The Novel Gating Mechanism: The flattening of the TM domain is transmitted via a long cytoplasmic extension of TM7 to the cytoplasmic domain. This mechanical coupling causes the $\alpha\beta$ $α β$ subdomain to rotate, opening the lateral fenestrations.
- Key Finding: Unlike all other known MscS-like channels where the TM pore is the primary gate, in MscM, the lateral fenestrations in the cytoplasmic cage function as the primary gate. The TM pore opens, but ion flow is controlled by the cytoplasmic gate.

B. The Role of TM7 and the Cytoplasmic Gate

TM7 Coupling: The cytoplasmic extension of TM7 physically links the TM domain to the cytoplasmic $\alpha\beta$ subdomain.
Deletion Mutant ( $\Delta$ TM7e): Removing the TM7 extension and the TM7-8 loop uncouples the domains.
- Structurally, the cytoplasmic domain adopts the "open" conformation (fenestrations open) even when the TM domain remains curved (closed).
- Functionally, this mutant exhibits significantly longer open-dwell times (approx. 6x longer than WT), suggesting the TM7 interaction normally acts as a brake to limit channel opening duration.
- Physiologically, cells expressing $\Delta$ TM7e show severely impaired growth, indicating that unregulated, prolonged channel opening is deleterious.

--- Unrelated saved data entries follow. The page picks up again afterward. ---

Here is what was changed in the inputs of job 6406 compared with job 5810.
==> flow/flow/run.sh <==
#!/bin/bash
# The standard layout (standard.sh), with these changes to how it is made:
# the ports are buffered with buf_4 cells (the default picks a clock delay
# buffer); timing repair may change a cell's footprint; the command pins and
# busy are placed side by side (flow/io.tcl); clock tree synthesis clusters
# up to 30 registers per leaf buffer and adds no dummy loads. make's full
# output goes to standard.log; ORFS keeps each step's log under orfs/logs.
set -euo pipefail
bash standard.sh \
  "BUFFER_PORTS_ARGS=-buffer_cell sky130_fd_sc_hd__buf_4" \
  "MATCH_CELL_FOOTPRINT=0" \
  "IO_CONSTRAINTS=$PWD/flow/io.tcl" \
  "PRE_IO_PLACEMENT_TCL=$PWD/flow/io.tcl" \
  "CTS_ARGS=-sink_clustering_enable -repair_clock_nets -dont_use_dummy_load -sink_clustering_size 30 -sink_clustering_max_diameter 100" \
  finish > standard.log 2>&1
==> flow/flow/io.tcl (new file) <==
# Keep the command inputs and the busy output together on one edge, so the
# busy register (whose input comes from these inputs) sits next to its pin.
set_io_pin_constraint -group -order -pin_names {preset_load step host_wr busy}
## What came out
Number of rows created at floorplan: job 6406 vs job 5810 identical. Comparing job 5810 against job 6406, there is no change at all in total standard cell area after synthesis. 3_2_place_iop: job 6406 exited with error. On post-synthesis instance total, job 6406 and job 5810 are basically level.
Source: an optimization exercise on an open RTL-to-GDS flow (aim: small area and a short achievable clock period). Production flows keep margins and buffers that such runs may drop.
At most, simulation tests tie the RTL to the original design; equivalence was not proved.
Function not checked in run 1: the RTL went through the layout flow alone.
No activity file was given, so power comes from the tool's default toggle rates.

## flow/flow/run.sh

```bash
#!/bin/bash
# Own layout flow: the standard layout (standard.sh) with the clock tree
# built without dummy loads. Each make run's full output goes to a log file
# of its own in this folder; ORFS's per-step logs are under orfs/logs.
set -euo pipefail
export CTS_ARGS="-sink_clustering_enable -repair_clock_nets -dont_use_dummy_load -sink_clustering_size 40 -sink_clustering_max_diameter 50"
bash standard.sh synth > log_synth.txt 2>&1
bash standard.sh floorplan > log_floorplan.txt 2>&1
bash standard.sh place > log_place.txt 2>&1
bash standard.sh cts > log_cts.txt 2>&1
bash standard.sh route > log_route.txt 2>&1
bash standard.sh finish > log_finish.txt 2>&1
```

## flow/standard.sh

```bash
#!/bin/bash
# synth_recipe.tcl (not shown) runs the flow's synth.tcl, then flattens the netlist and writes it again
# the make line also repeats each setting of config.mk as NAME=value (left out here)
make -C /OpenROAD-flow-scripts/flow DESIGN_CONFIG=/design/flow/config.mk WORK_HOME=/design/flow/orfs CLKGATE_MAP_FILE= SYNTH_SCRIPT=/design/flow/synth_recipe.tcl "${@:-finish}"
```

## flow/config.mk

```make
export PLATFORM = sky130hd
export DESIGN_NAME = data_mem_responder
export DESIGN_NICKNAME = data_mem_responder
export VERILOG_FILES = /design/flow/design.v
export SDC_FILE = /design/flow/constraint.sdc
export NUM_CORES = 4
export LEC_CHECK = 0
export CAP_MARGIN = 20
export CORE_MARGIN = 2
export CORE_UTILIZATION = 50
export CTS_CLUSTER_DIAMETER = 50
export CTS_CLUSTER_SIZE = 40
export SETUP_SLACK_MARGIN = 2.6
export SLEW_MARGIN = 20
export SYNTH_HIERARCHICAL = 1
export SYNTH_MINIMUM_KEEP_SIZE = 0
```

## flow/constraint.sdc

```tcl
create_clock -name core_clock -period 5.2 [get_ports {Clock}]
set_input_delay 1.0400 -clock core_clock [delete_from_list [all_inputs] [get_ports {Clock}]]
set_output_delay 1.0400 -clock core_clock [all_outputs]
set_load 0.01 [all_outputs]
```

## flow/design.v

```verilog
package mem_pkg;
   localparam int WORD_SIZE = 16;
endpackage
module sp_ram #(
   parameter int WORD_SIZE = 16,
   parameter int DEPTH     = 256
) (
   input  logic                 clk,
   input  logic [15:0]          rlo,
   input  logic [DEPTH/16-1:0]  rhi,
   input  logic [15:0]          we_lo,
   input  logic [DEPTH/16-1:0]  whi,
   input  logic [WORD_SIZE-1:0] wdata,
   output logic [WORD_SIZE-1:0] rdata
);
   logic                       ph;
   logic [DEPTH*WORD_SIZE-1:0] q;
   logic [WORD_SIZE-1:0]       col;
   logic [DEPTH-1:0]           wr, wr_n, sel_n;
   logic [WORD_SIZE-1:0]       rd_q;
   always_ff @(posedge clk) ph <= ~ph;
   assign col = wdata ^ {WORD_SIZE{ph}};
   for (genvar r = 0; r < DEPTH; r++) begin : g_row
      g_nand2 u_sel (.a(rlo[r % 16]), .b(rhi[r / 16]), .y(sel_n[r]));
      g_and2  u_wr  (.a(we_lo[r % 16]), .b(whi[r / 16]), .y(wr[r]));
      g_nand2 u_wrn (.a(we_lo[r % 16]), .b(whi[r / 16]), .y(wr_n[r]));
      always_ff @(posedge clk)
         q[r*WORD_SIZE +: WORD_SIZE] <= ~((q[r*WORD_SIZE +: WORD_SIZE] | {WORD_SIZE{wr[r]}}) &
                                          ({WORD_SIZE{wr_n[r]}} | col));
   end
   for (genvar b = 0; b < WORD_SIZE; b++) begin : g_col
      logic [DEPTH/2-1:0] pr;
      for (genvar p = 0; p < DEPTH / 2; p++) begin : g_pair
         rd_pair u_pair (
            .q0 (q[(2*p)*WORD_SIZE + b]),
            .q1 (q[(2*p+1)*WORD_SIZE + b]),
            .s0n(sel_n[2*p]),
            .s1n(sel_n[2*p+1]),
            .y  (pr[p])
         );
      end
      rd_tree u_tree (.a(pr), .y_n(rd_q[b]));
   end
   assign rdata = rd_q ^ {WORD_SIZE{ph}};
endmodule
module rd_pair (
   input  logic q0,
   input  logic q1,
   input  logic s0n,
   input  logic s1n,
   output logic y
);
   assign y = ~((q0 | s0n) & (q1 | s1n));
endmodule
module rd_tree (
   input  logic [127:0] a,
   output logic         y_n
);
   logic [63:0] l1;    
   logic [31:0] l2;    
   logic [15:0] l3;    
   logic [7:0]  l4;    
   logic [3:0]  l5;    
   logic [1:0]  l6;    
   for (genvar i = 0; i < 64; i++) begin : g_l1
      g_nor2 u (.a(a[2*i]), .b(a[2*i+1]), .y(l1[i]));
   end
   for (genvar i = 0; i < 32; i++) begin : g_l2
      g_nand2 u (.a(l1[2*i]), .b(l1[2*i+1]), .y(l2[i]));
   end
   for (genvar i = 0; i < 16; i++) begin : g_l3
      g_nor2 u (.a(l2[2*i]), .b(l2[2*i+1]), .y(l3[i]));
   end
   for (genvar i = 0; i < 8; i++) begin : g_l4
      g_nand2 u (.a(l3[2*i]), .b(l3[2*i+1]), .y(l4[i]));
   end
   for (genvar i = 0; i < 4; i++) begin : g_l5
      g_nor2 u (.a(l4[2*i]), .b(l4[2*i+1]), .y(l5[i]));
   end
   for (genvar i = 0; i < 2; i++) begin : g_l6
      g_nand2 u (.a(l5[2*i]), .b(l5[2*i+1]), .y(l6[i]));
   end
   g_nor2 u_l7 (.a(l6[0]), .b(l6[1]), .y(y_n));
endmodule
module g_nor2 (
   input  logic a,
   input  logic b,
   output logic y
);
   assign y = ~(a | b);
endmodule
module g_nand2 (
   input  logic a,
   input  logic b,
   output logic y
);
   assign y = ~(a & b);
endmodule
module g_and2 (
   input  logic a,
   input  logic b,
   output logic y
);
   assign y = a & b;
endmodule
import mem_pkg::*;
module data_mem_responder #(
   parameter int DEPTH       = 256,
   parameter int WAIT_STATES = 2
) (
   input  logic                 Clock,
   input  logic                 Reset,
   input  logic [WORD_SIZE-1:0] Addr,
   input  logic [WORD_SIZE-1:0] WrData,
   input  logic                 Write,
   input  logic                 Read,
   output logic [WORD_SIZE-1:0] RdData,
   output logic                 Waitreq,
   output logic                 ProtoErr
   ,
   output logic [WORD_SIZE-1:0] ReadCount,
   output logic [WORD_SIZE-1:0] WriteCount
);
   logic                 w1, w2;         
   logic                 w2rd;           
   logic [WORD_SIZE-1:0] a_l;            
   logic [WORD_SIZE-1:0] d_l;            
   logic                 op_l;           
   logic [15:0]          rlo, rhi;       
   logic [7:0]           wa_l;           
   logic [15:0]          we_lo;          
   logic [15:0]          whi;            
   logic [WORD_SIZE-1:0] ram_rdata;      
   logic [WORD_SIZE-1:0] rd_hold;        
   logic [WORD_SIZE-1:0] rd_done;        
   logic [WORD_SIZE-1:0] rd_hold_n;      
   logic [WORD_SIZE-1:0] rd_done_n;
   logic [WORD_SIZE-1:0] hold_nxt;
   logic                 req;
   logic                 go;             
   logic                 done;
   logic                 proto_hit;
   assign req  = Read | Write;
   assign go   = req & ~Reset;
   assign done = go & w2;
   assign rd_hold = ~rd_hold_n;
   assign rd_done = ~rd_done_n;
   logic go_o, go_n_o;
   g_go   u_go  (.rd(Read), .wr(Write), .rst(Reset), .go(go_o));
   g_go_n u_gon (.rd(Read), .wr(Write), .rst(Reset), .go_n(go_n_o));
   for (genvar i = 0; i < WORD_SIZE; i++) begin : g_out
      g_ao22_n u_mux (.a(go_o), .b(rd_done_n[i]), .c(go_n_o), .d(rd_hold_n[i]), .y(RdData[i]));
   end
   g_wq u_wq (.rd(Read), .wr(Write), .rst(Reset), .w2(w2), .y(Waitreq));
   always_comb begin
      proto_hit = Read & Write;
      if ((w1 | w2) & ~req) proto_hit = 1'b1;
      if (w1 & req & ((Addr != a_l) | (WrData != d_l) | (Write != op_l))) proto_hit = 1'b1;
   end
   assign hold_nxt = (go & w2rd) ? rd_done : rd_hold;
   always_ff @(posedge Clock) begin
      if (Reset) begin
         w1       <= 1'b0;
         w2       <= 1'b0;
         w2rd     <= 1'b0;
         rd_hold_n <= '1;
         rd_done_n <= '1;
         ProtoErr <= 1'b0;
      end else begin
         w1      <= ~w1 & ~w2 & req;
         w2      <= w1 & req;
         w2rd    <= w1 & req & ~op_l;
         rd_hold_n <= ~hold_nxt;
         rd_done_n <= ~((w1 & req & ~op_l) ? ram_rdata : hold_nxt);
         if (proto_hit) ProtoErr <= 1'b1;
      end
   end
   always_ff @(posedge Clock) begin
      a_l <= Addr;
      rlo <= 16'(1) << Addr[3:0];
      rhi <= 16'(1) << Addr[7:4];
   end
   always_ff @(posedge Clock) begin
      if (~w1 & ~w2) begin
         d_l  <= WrData;
         op_l <= Write;
         wa_l <= Addr[7:0];
      end
   end
   always_ff @(posedge Clock) we_lo <= {16{done & op_l}} & (16'(1) << wa_l[3:0]);
   assign whi = 16'(1) << wa_l[7:4];
   always_ff @(posedge Clock) begin
      if (Reset) begin
         ReadCount  <= '0;
         WriteCount <= '0;
      end else if (done) begin
         if (~op_l) begin
            if (ReadCount != '1)
               ReadCount <= ReadCount + WORD_SIZE'(1);
         end else if (WriteCount != '1) begin
            WriteCount <= WriteCount + WORD_SIZE'(1);
         end
      end
   end
   sp_ram #(
      .WORD_SIZE(WORD_SIZE),
      .DEPTH    (DEPTH)
   ) u_ram (
      .clk  (Clock),
      .rlo  (rlo),
      .rhi  (rhi),
      .we_lo(we_lo),
      .whi  (whi),
      .wdata(d_l),
      .rdata(ram_rdata)
   );
endmodule
module g_go (
   input  logic rd,
   input  logic wr,
   input  logic rst,
   output logic go
);
   assign go = (rd | wr) & ~rst;
endmodule
module g_go_n (
   input  logic rd,
   input  logic wr,
   input  logic rst,
   output logic go_n
);
   assign go_n = ~((rd | wr) & ~rst);
endmodule
module g_ao22_n (
   input  logic a,
   input  logic b,
   input  logic c,
   input  logic d,
   output logic y
);
   assign y = ~((a & b) | (c & d));
endmodule
module g_wq (
   input  logic rd,
   input  logic wr,
   input  logic rst,
   input  logic w2,
   output logic y
);
   assign y = (rd | wr) & ~rst & ~w2;
endmodule
```

==> flow_summary.toml, run 1 <==
[cts]
cts_tree = "yes"
clock-sinks = 4254
cts-buffers-inserted = 388
cts_hold_buf = 0
cts_buffer_depth = 4
clk_latency_ps = 1000
cts_root_buf = "clkbuf_16"
htree_num_levels = 5
cts.clk_slew.worst_paths_ps = 60

[yosys]
yosysSeqAreaShare = 0.592
yosys_warnings = 8
synth_compound_area_frac = 0.271
synth_flop_cell = "dfxtp_1"
synth_most_common_cell = "o22ai_1"
yosysTopAreaCell = "dfxtp_1"
yosys.area_share.simple = 0.0864
synth_commonest_cells = "o22ai_1 (6145), dfxtp_1 (4229), nor2_1 (1469), nand2_1 (1205), clkbuf_1 (539)"
synthAdderAreaFrac = 0.000173
async_flop_share = 0
synth_mux_area_frac = 0.0000693
ys_seq_elements = 4254
avgSynthCellArea_sq_um = 9.55
synth_cell_type_count = 52
synth_area_leaders = "dfxtp_1 (59%), o22ai_1 (27%), nor2_1 (3.8%), nand2_1 (3.1%), clkbuf_1 (1.4%)"
syn-cell-area_sq_mm = 0.144
synth_edf_count = 25
synth-xor-area-share = 0.00592
syn_inst = 15100
synth_top_family_by_area = "compound AO/OA/AOI/OAI gates"
syn_nets = 15200
yosysTopAreaCellShare = 0.586

[finish]
regArea_sq_mm = 0.0857
fin_area_sq_mm = 0.164
multi_input_area_sq_mm = 0.0575
syn2layout_area_growth_pct = 13.4
fin_cells = 18400
drive_gt1_frac = 0.123
final_net_count = 14600
fillers = 24600

[route]
drtIter0Drc = 18000
drc = 0
drt-pass1-iter-count = 8
ant_nets = 0
via_count = 129000
wl_mm = 550
vias_per_cell = 7.05
wl_per_cell_um = 30.0

[floorplanning]
die_h_um = 541
initial_core_util = 0.502
io_pins = 86
fp.coreArea_sq_mm = 0.288
die-area_sq_mm = 0.293
row_count = 197
die_w_um = 541

[sta]
period_minus_slack_ps = 2970
hold-worst-slack_ps = 417
tightest_slew_ps = 1230
setup_viol = 0
finalSetupTns_ps = 0
fin_skew_ps = 86.2
max_freq_mhz = 336
finalMaxSlewViolations = 0
post-route-period-util = 0.572
rsz0062_at_grt = "yes"
hold_viol = 0
relSlewSlack = 0.182

[critical_path]
cp_max_fo = 11
timing.rr.start = "rlo[8]"
reg2regPathDepth = 15
endpoint_kind = "primary output"
reg2reg_to = "rd_done_n[8]"
cp-start-kind = "input port"
critPathKind = "in -> out"
required_ps = 4160
reg2reg_slack_ps = 2490
cp.arrival_ps = 1930

[status]
status = "no timing/DRC/antenna violations"

[power_and_ir_drop]
combPwrFrac = 0.045
clockPowerShare = 0.407
pwr_density_cell_mw_per_mm2 = 368
vdd_ir_drop_max_v = 0.000243
p_int_mw = 46.6
power.leakage_nw = 62.2
p_switching_mw = 13.6
seq_power_share = 0.548
swShare = 0.226

[grt]
antenna_found_initial = 22
grt_pass1_vias = 120000
overflow = 0
grt_max_degree = 123
grt_pass1_wl_mm = 791
grt.total_usage = 0.354

[place]
post_dp_cell_area_sq_mm = 0.146
gp_congestion = 0.919
placed_cells_incl_taps = 17700
io_buffers = 85
place_hpwl_mm = 336

[hold_path]
min_path_type = "in -> reg"
hold_path_end = "ProtoErr"
hp-start = "Reset"
hold_depth = 2

[job]
cap_violations = 0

C. Periplasmic Domains (PB1 and PB2)

PB1: Deletion of the distal periplasmic bundle (PB1) had no significant effect on channel function or structure, suggesting it may be disordered or context-dependent (requiring an outer membrane not present in spheroplasts).
PB2: The proximal periplasmic ring (PB2) is essential for mechanosensitivity. Deleting PB2 ( $\Delta$ PB1+ $\Delta$ PB2) drastically reduced mechanosensitivity (requiring higher pressure to open, similar to MscL) and reduced gating hysteresis. The PB2 ring likely stabilizes the curved, closed state; its dissociation upon opening explains the hysteresis (difficulty in reassembling the ring to close the channel).

D. Comparison with MscK

Despite high homology, MscM and MscK gate differently.
- MscK: The PB2 ring persists in the open state; TM7 is short and does not interact with the cytoplasmic domain; gating is driven by periplasmic potassium binding.
- MscM: The PB2 ring dissociates; TM7 couples the TM and cytoplasmic domains; gating is driven by membrane tension flattening the TM domain, which mechanically opens the cytoplasmic fenestrations.
Conductance Paradox: MscM has a wider TM pore (~~10 Å) than MscS (~~6 Å) but lower conductance. MD simulations revealed that the cytoplasmic fenestrations in MscM are much less conductive than those in MscS, explaining the lower overall conductance despite the larger central pore.

4. Significance

Novel Gating Paradigm: This study identifies the first MscS-like channel where the cytoplasmic domain acts as the primary gate, rather than the transmembrane pore. This challenges the "force-from-lipid" dogma where tension directly opens the pore, showing instead that tension is transduced to a cytoplasmic gate via a specific structural linker (TM7).
Functional Diversification: It explains how bacteria utilize structurally similar channels (MscM vs. MscK vs. MscS) to respond to different osmotic stresses. MscM's slow kinetics, high hysteresis, and lack of desensitization make it a "second line of defense" for sustained, slow osmotic changes, preventing cell lysis over longer periods.
Mechanotransduction: The discovery of the TM7-cytoplasmic coupling mechanism provides a new model for how membrane tension can be communicated to distant protein domains to regulate ion selectivity and channel duration.
Physiological Insight: The growth defects observed in the $\Delta$ TM7e mutant highlight the critical importance of precise gating regulation; uncontrolled ion efflux is toxic to the cell, emphasizing the evolutionary pressure to maintain the TM7-cytoplasmic interaction.

In summary, the paper elucidates a unique, two-stage gating mechanism for MscM where membrane tension flattens the transmembrane domain, which mechanically pulls open the cytoplasmic fenestrations via a TM7 linker, serving as a distinct regulatory strategy within the MscS superfamily.